Brutalist Review Style (Version 2)

To properly understand Nicole Holofcener’s latest film, You Hurt My Feelings, I must reveal a fact that most people are unaware of: writers tend to be very insecure.

If you’ve stopped laughing, I will continue. Holofcener has made another movie about the emotions of the neurotic and affluent in high-stress situations with low stakes, so the setting won’t be one that everyone will be inclined to visit, let alone remain for its relatively scant 93-minute runtime. People seem to have a special disdain for women who chronicle the lives of the well-off, but it might be Holofcener’s most tender portrayal yet of a woman whose world is upended just as she’s at a critical crossroads in her life.

The always hilarious Julia Louis-Dreyfus is reteaming with Holofcenter for You Hurt My Feelings, this time as Beth, another writer who is struggling to follow up on her last effort, which in her case was a somewhat successful memoir. When she overhears her loving, supportive husband Don (Tobias Menzies), who had always praised the drafts of her latest attempt, admit to her actor brother-in-law Mark (Arian Moayed) that he actually doesn’t like her new book, her world is upended.

“If getting invested was difficult in You Hurt My Feelings, staying so may be even tougher”

If getting invested was difficult in You Hurt My Feelings, staying so may be even tougher. Don and Beth are the kind of married couple who are so adorable they occasionally make their somewhat aimless 23-year-old son Eliot (Owen Teague) feel like a third wheel. Given their healthy dynamic, Beth’s devastation also has to be drawn out to last the entirety of the film feasibly, but Dreyfus needs no pointers to be convincing as a woman in a vulnerable state who is attempting to process that the person whose opinion she cares about most was lying about the work she’s devoted her life to.

You Hurt My Feelings Review Sundance 2023 23013001

That theme of being less than rewarded by career choices also blends nicely with the people around her. Her sister Sarah (Michaela Watkins) is more adept at hiding the fact that she’s not always the biggest fan of her own husband Mark’s acting chops, especially when his latest job has him questioning if he wants to stick with it, with Sarah herself starting to tire of the wealthy clientele who hire her to decorate their cushy digs.

Beth’s son Eliot is somewhat lost the way young men his age often are, working in a pot store and unable to realize his own writing ambitions. Even Don is beginning to question himself as a therapist, occasionally failing to remember some of the details of his client’s lives and is considering Botox after the only thing a toxic couple (real-life marrieds Amber Tamblyn and David Cross) can agree on is that he looks tired.
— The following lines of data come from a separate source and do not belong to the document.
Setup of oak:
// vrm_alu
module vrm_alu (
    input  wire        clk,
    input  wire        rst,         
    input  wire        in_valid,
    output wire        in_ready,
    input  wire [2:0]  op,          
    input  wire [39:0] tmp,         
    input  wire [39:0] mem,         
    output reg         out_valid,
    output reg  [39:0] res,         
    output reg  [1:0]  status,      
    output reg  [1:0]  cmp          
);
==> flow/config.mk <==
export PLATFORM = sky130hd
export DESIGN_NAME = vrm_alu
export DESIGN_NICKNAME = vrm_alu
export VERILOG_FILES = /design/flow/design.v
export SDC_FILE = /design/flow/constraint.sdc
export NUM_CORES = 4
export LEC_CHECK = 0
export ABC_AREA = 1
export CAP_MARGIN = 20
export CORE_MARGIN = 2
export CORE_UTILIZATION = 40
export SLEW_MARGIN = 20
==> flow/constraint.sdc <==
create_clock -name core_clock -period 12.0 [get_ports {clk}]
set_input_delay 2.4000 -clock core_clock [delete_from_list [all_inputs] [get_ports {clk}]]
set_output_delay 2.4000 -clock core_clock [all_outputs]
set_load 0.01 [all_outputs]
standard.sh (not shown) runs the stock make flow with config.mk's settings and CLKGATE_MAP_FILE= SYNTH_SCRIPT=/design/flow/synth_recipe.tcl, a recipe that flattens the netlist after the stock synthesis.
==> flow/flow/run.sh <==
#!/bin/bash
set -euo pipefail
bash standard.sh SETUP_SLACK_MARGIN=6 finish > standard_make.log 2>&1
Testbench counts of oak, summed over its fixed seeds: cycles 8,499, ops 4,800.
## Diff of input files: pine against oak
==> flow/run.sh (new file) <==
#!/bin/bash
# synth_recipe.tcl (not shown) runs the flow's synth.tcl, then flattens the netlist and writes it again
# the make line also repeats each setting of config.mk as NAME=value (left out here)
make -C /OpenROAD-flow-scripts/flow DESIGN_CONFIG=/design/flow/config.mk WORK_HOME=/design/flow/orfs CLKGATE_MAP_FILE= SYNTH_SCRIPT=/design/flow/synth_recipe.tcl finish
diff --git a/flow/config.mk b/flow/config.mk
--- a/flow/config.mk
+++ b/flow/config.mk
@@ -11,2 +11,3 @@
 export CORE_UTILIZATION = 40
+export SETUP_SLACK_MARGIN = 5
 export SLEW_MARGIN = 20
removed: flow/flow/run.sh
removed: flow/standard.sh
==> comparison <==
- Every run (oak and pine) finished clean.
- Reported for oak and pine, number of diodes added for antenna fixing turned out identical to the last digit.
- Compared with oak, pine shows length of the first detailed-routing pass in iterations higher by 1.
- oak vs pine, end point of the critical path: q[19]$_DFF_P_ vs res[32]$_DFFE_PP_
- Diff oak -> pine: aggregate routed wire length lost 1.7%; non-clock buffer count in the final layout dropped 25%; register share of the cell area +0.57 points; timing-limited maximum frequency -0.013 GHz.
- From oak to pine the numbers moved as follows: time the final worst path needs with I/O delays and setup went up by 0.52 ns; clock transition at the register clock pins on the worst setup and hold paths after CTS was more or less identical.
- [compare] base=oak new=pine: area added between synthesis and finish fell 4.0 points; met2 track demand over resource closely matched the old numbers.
You Hurt My Feelings is also self-aware enough to gift its characters some of its cognizances. It would be difficult to retain any sympathy if they weren’t awake enough about the state of the world to acknowledge how small their problems are, and Beth and Sarah are aware enough to take action and do volunteer work with the homeless. Perhaps there’s no winning either way since there may be a slight queasiness when even people like this are unable to provide complete escapism, much like the pang of fear I felt during the second Sex and the City movie when the words “bullshit economy” were used.

You Hurt My Feelings is also self-aware enough to gift its characters some of its cognizances.”
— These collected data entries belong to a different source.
What follows belongs to an exercise in optimizing a design on an open flow for small area, a short achievable clock period and few clock cycles per item; a production flow would make more cautious choices. The RTL was checked by simulation tests, not by an equivalence proof against the original design.

==> wip/pepper: inputs <==
Design gf128_unit, start of the top module:
module gf128_unit (
    input  wire         clk,
    input  wire         rst,
    input  wire         in_valid,
    output wire         in_ready,
    input  wire [1:0]   in_op,
    input  wire [127:0] in_data,
    output reg          out_valid,
    output reg          out_err,
    output wire [127:0] out_data
);
clock: 5.0 ns
lec_check: 0
cap_margin: 20
core_margin: 2
core_utilization: 40
place_density: 0.6
setup_slack_margin: 1.75
slew_margin: 20
run.sh (not shown) runs the stock make flow with config.mk's settings and CLKGATE_MAP_FILE= SYNTH_SCRIPT=/design/flow/synth_recipe.tcl, a recipe that flattens the netlist after the stock synthesis.
==> wip/sierra: changes against wip/pepper <==
--- a/flow/design.v
+++ b/flow/design.v
@@ -18,16 +18,17 @@
     reg [127:0] h;         
     reg         hvalid;
     reg [127:0] acc;       
     reg         acc_zero;  
     reg         c_valid;
     reg [1:0]   c_op;
     reg [127:0] c_x;       
     reg [1:0] step;
+    reg [127:0] zr;        
     assign out_data = acc;
     wire mul_cmd  = (c_op[0] ^ c_op[1]) & hvalid;    
     wire last     = (step == NS - 1);
     wire done_now = c_valid & (!mul_cmd | last);
     assign in_ready = !c_valid | done_now;
     wire accept   = in_valid & in_ready & !rst;
     wire [127:0] hp, dp;
     wire [D-1:0] dg;       
@@ -36,22 +37,17 @@
         for (gi = 0; gi < 128; gi = gi + 1) begin : g_rev
             assign hp[gi] = h[127 - gi];
             assign dp[gi] = in_data[127 - gi];
         end
         for (gi = 0; gi < D; gi = gi + 1) begin : g_dig
             assign dg[gi] = c_x[D - 1 - gi];
         end
     endgenerate
-    wire [127:0] zs;
-    generate
-        for (gi = 0; gi < 128; gi = gi + 1) begin : g_zs
-            assign zs[gi] = (step != 0) & acc[127 - gi];
-        end
-    endgenerate
+    wire [127:0] zs = (step == 0) ? 128'd0 : zr;
     wire [158:0] s;
     assign s[0] = (dg[0] & hp[0]);
     assign s[1] = ((dg[0] & hp[1]) ^ (dg[1] & hp[0]));
     assign s[2] = ((dg[2] & hp[0]) ^ ((dg[0] & hp[2]) ^ (dg[1] & hp[1])));
     assign s[3] = (((dg[0] & hp[3]) ^ (dg[1] & hp[2])) ^ ((dg[2] & hp[1]) ^ (dg[3] & hp[0])));
     assign s[4] = (((dg[2] & hp[2]) ^ (dg[3] & hp[1])) ^ ((dg[4] & hp[0]) ^ ((dg[0] & hp[4]) ^ (dg[1] & hp[3]))));
     assign s[5] = (((dg[4] & hp[1]) ^ (dg[5] & hp[0])) ^ (((dg[0] & hp[5]) ^ (dg[1] & hp[4])) ^ ((dg[2] & hp[3]) ^ (dg[3] & hp[2]))));
     assign s[6] = (((dg[6] & hp[0]) ^ ((dg[0] & hp[6]) ^ (dg[1] & hp[5]))) ^ (((dg[2] & hp[4]) ^ (dg[3] & hp[3])) ^ ((dg[4] & hp[2]) ^ (dg[5] & hp[1]))));
@@ -466,27 +462,27 @@
     assign znd[127] = ((zs[95] ^ dp[127]) ^ s[127]);
     wire [127:0] zw, zwd;   
     generate
         for (gi = 0; gi < 128; gi = gi + 1) begin : g_out
             assign zw[127 - gi]  = zn[gi];
             assign zwd[127 - gi] = znd[gi];
         end
     endgenerate
-    wire mul_run = c_valid & mul_cmd;           
-    wire mul_we  = mul_run & last;              
+    wire mul_we  = c_valid & mul_cmd & last;
     wire load_we = c_valid & (c_op == OP_LOADZ);
     wire acc_zero_next = rst | (acc_zero & !(mul_we | load_we));
-    wire [127:0] acc_next = mul_run ? zw : (load_we ? c_x : acc);
+    wire [127:0] acc_next = mul_we ? zw : (load_we ? c_x : acc);
     wire in_fold = (in_op == OP_FOLD) & !acc_zero_next;
     wire [127:0] x_next = !in_fold ? in_data :
                           mul_we   ? zwd : ((load_we ? c_x : acc) ^ in_data);
     always @(posedge clk) begin
         acc      <= acc_next;
         acc_zero <= acc_zero_next;
+        zr       <= zn;
         if (accept) begin
             c_op <= in_op;
             c_x  <= x_next;
             step <= 0;
         end else begin
             c_x  <= c_x >> D;
             step <= step + 1'b1;
         end
Settings changed: SETUP_SLACK_MARGIN 1.75 to 1.0.
==> wip/yarrow: changes against wip/pepper <==
--- a/flow/design.v
+++ b/flow/design.v
@@ -18,16 +18,17 @@
     reg [127:0] h;         
     reg         hvalid;
     reg [127:0] acc;       
     reg         acc_zero;  
     reg         c_valid;
     reg [1:0]   c_op;
     reg [127:0] c_x;       
     reg [1:0] step;
+    reg [127:0] zr;        
     assign out_data = acc;
     wire mul_cmd  = (c_op[0] ^ c_op[1]) & hvalid;    
     wire last     = (step == NS - 1);
     wire done_now = c_valid & (!mul_cmd | last);
     assign in_ready = !c_valid | done_now;
     wire accept   = in_valid & in_ready & !rst;
     wire [127:0] hp, dp;
     wire [D-1:0] dg;       
@@ -36,22 +37,17 @@
         for (gi = 0; gi < 128; gi = gi + 1) begin : g_rev
             assign hp[gi] = h[127 - gi];
             assign dp[gi] = in_data[127 - gi];
         end
         for (gi = 0; gi < D; gi = gi + 1) begin : g_dig
             assign dg[gi] = c_x[D - 1 - gi];
         end
     endgenerate
-    wire [127:0] zs;
-    generate
-        for (gi = 0; gi < 128; gi = gi + 1) begin : g_zs
-            assign zs[gi] = (step != 0) & acc[127 - gi];
-        end
-    endgenerate
+    wire [127:0] zs = (step == 0) ? 128'd0 : zr;
     wire [158:0] s;
     assign s[0] = (dg[0] & hp[0]);
     assign s[1] = ((dg[0] & hp[1]) ^ (dg[1] & hp[0]));
     assign s[2] = ((dg[2] & hp[0]) ^ ((dg[0] & hp[2]) ^ (dg[1] & hp[1])));
     assign s[3] = (((dg[0] & hp[3]) ^ (dg[1] & hp[2])) ^ ((dg[2] & hp[1]) ^ (dg[3] & hp[0])));
     assign s[4] = (((dg[2] & hp[2]) ^ (dg[3] & hp[1])) ^ ((dg[4] & hp[0]) ^ ((dg[0] & hp[4]) ^ (dg[1] & hp[3]))));
     assign s[5] = (((dg[4] & hp[1]) ^ (dg[5] & hp[0])) ^ (((dg[0] & hp[5]) ^ (dg[1] & hp[4])) ^ ((dg[2] & hp[3]) ^ (dg[3] & hp[2]))));
     assign s[6] = (((dg[6] & hp[0]) ^ ((dg[0] & hp[6]) ^ (dg[1] & hp[5]))) ^ (((dg[2] & hp[4]) ^ (dg[3] & hp[3])) ^ ((dg[4] & hp[2]) ^ (dg[5] & hp[1]))));
@@ -466,27 +462,27 @@
     assign znd[127] = ((zs[95] ^ dp[127]) ^ s[127]);
     wire [127:0] zw, zwd;   
     generate
         for (gi = 0; gi < 128; gi = gi + 1) begin : g_out
             assign zw[127 - gi]  = zn[gi];
             assign zwd[127 - gi] = znd[gi];
         end
     endgenerate
-    wire mul_run = c_valid & mul_cmd;           
-    wire mul_we  = mul_run & last;              
+    wire mul_we  = c_valid & mul_cmd & last;
     wire load_we = c_valid & (c_op == OP_LOADZ);
     wire acc_zero_next = rst | (acc_zero & !(mul_we | load_we));
-    wire [127:0] acc_next = mul_run ? zw : (load_we ? c_x : acc);
+    wire [127:0] acc_next = mul_we ? zw : (load_we ? c_x : acc);
     wire in_fold = (in_op == OP_FOLD) & !acc_zero_next;
     wire [127:0] x_next = !in_fold ? in_data :
                           mul_we   ? zwd : ((load_we ? c_x : acc) ^ in_data);
     always @(posedge clk) begin
         acc      <= acc_next;
         acc_zero <= acc_zero_next;
+        zr       <= zn;
         if (accept) begin
             c_op <= in_op;
             c_x  <= x_next;
             step <= 0;
         end else begin
             c_x  <= c_x >> D;
             step <= step + 1'b1;
         end
Settings changed: SETUP_SLACK_MARGIN 1.75 to 1.5.
==> qor summary <==
                                                           wip/pepper      wip/sierra      wip/yarrow
Count of different cell masters after synthesis                    40              39              39
Vias per inst                                                    6.06            5.94            6.03
Wire length on met1                                        144,000 um      141,000 um      145,000 um
# nets final                                                   11,200          11,000          11,300
Worst max-slew margin expressed relative to the limit           0.189           0.143           0.272
Post-synthesis average cell area                           6.80 sq um      6.97 sq um      6.97 sq um
Cell area after placement                                79,100 sq um    82,800 sq um    82,800 sq um
Detailed router's first-iteration violation count              15,600          14,300          16,000
Synth Area in Adders                                         0.000682        0.000659        0.000659
Number of multi-input combinational cells                       9,431           9,414           9,414
Status                                                 finished clean  finished clean  finished clean
Final Worst Setup Slack                                       1.54 ns        0.856 ns         1.27 ns
Worst R2R Path Depth                                               13              12              13
Seq area share                                                  0.105           0.139           0.132
CTS sink cnt                                                      393             521             521
Testbench counts of wip/pepper, summed over its fixed seeds: cycles 2,760, items 672.
Testbench counts of wip/sierra, summed over its fixed seeds: cycles 2,760, items 672.
Testbench counts of wip/yarrow, summed over its fixed seeds: cycles 2,760, items 672.

static timing again, ports no longer ideal:
How much do the figures lean on ideal ports? The routed layouts below were timed once more, with nothing changed but the port constraints. Step 1: set_driving_cell puts a clkbuf_16 on clk and a buf_2 on each other input, an assumption about the parent block. Step 2 times the ports against the registers' clock, not the clock port: input delays grow and output delays shrink by t, the midpoint of the rising clock arrivals with the driver on. a / b / c = ideal ports / drivers / drivers and shift; a / b = the first two.
| run | shift t [ns] | setup slack, ns | worst setup path at the end | worst data-port slew with drivers (ns) |
|---|---|---|---|---|
| wip/pepper | 0.783 | 1.537 / 1.537 / 1.407 | input to register | 0.07 |
| wip/sierra | 0.821 | 0.856 / 0.856 / 0.856 | register to register | 0.11 |
| wip/yarrow | 0.835 | 1.268 / 1.268 / 0.938 | input to register | 0.11 |
After both steps setup and hold are still met in every run listed. The setup slack of wip/yarrow, which loses most, moves by 0.000 ns with the drivers and by -0.330 ns with both steps.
But awareness mixed with compassion goes a long way, and Holofcenter is able to retain both as she gently skewers the egoism of these privileged spaces. With such keen-eyed precision, even the lack of suspense around Don and Beth’s marriage becomes a form of respect and a refusal to indulge in the state of hysteria lesser films might reach for.

But the film’s shrewdest choice is how it treats the threat of violence, which arrives after much of Beth’s crisis has been resolved. Brutality can often be utilized as a magical catalyst to diminish struggles, characters, and narrative in a lazy effort at a resolution, but in You Hurt My Feelings, it is a matter-of-fact occurrence which reveals the amount of care and love we can display, even if it is amusingly misguided.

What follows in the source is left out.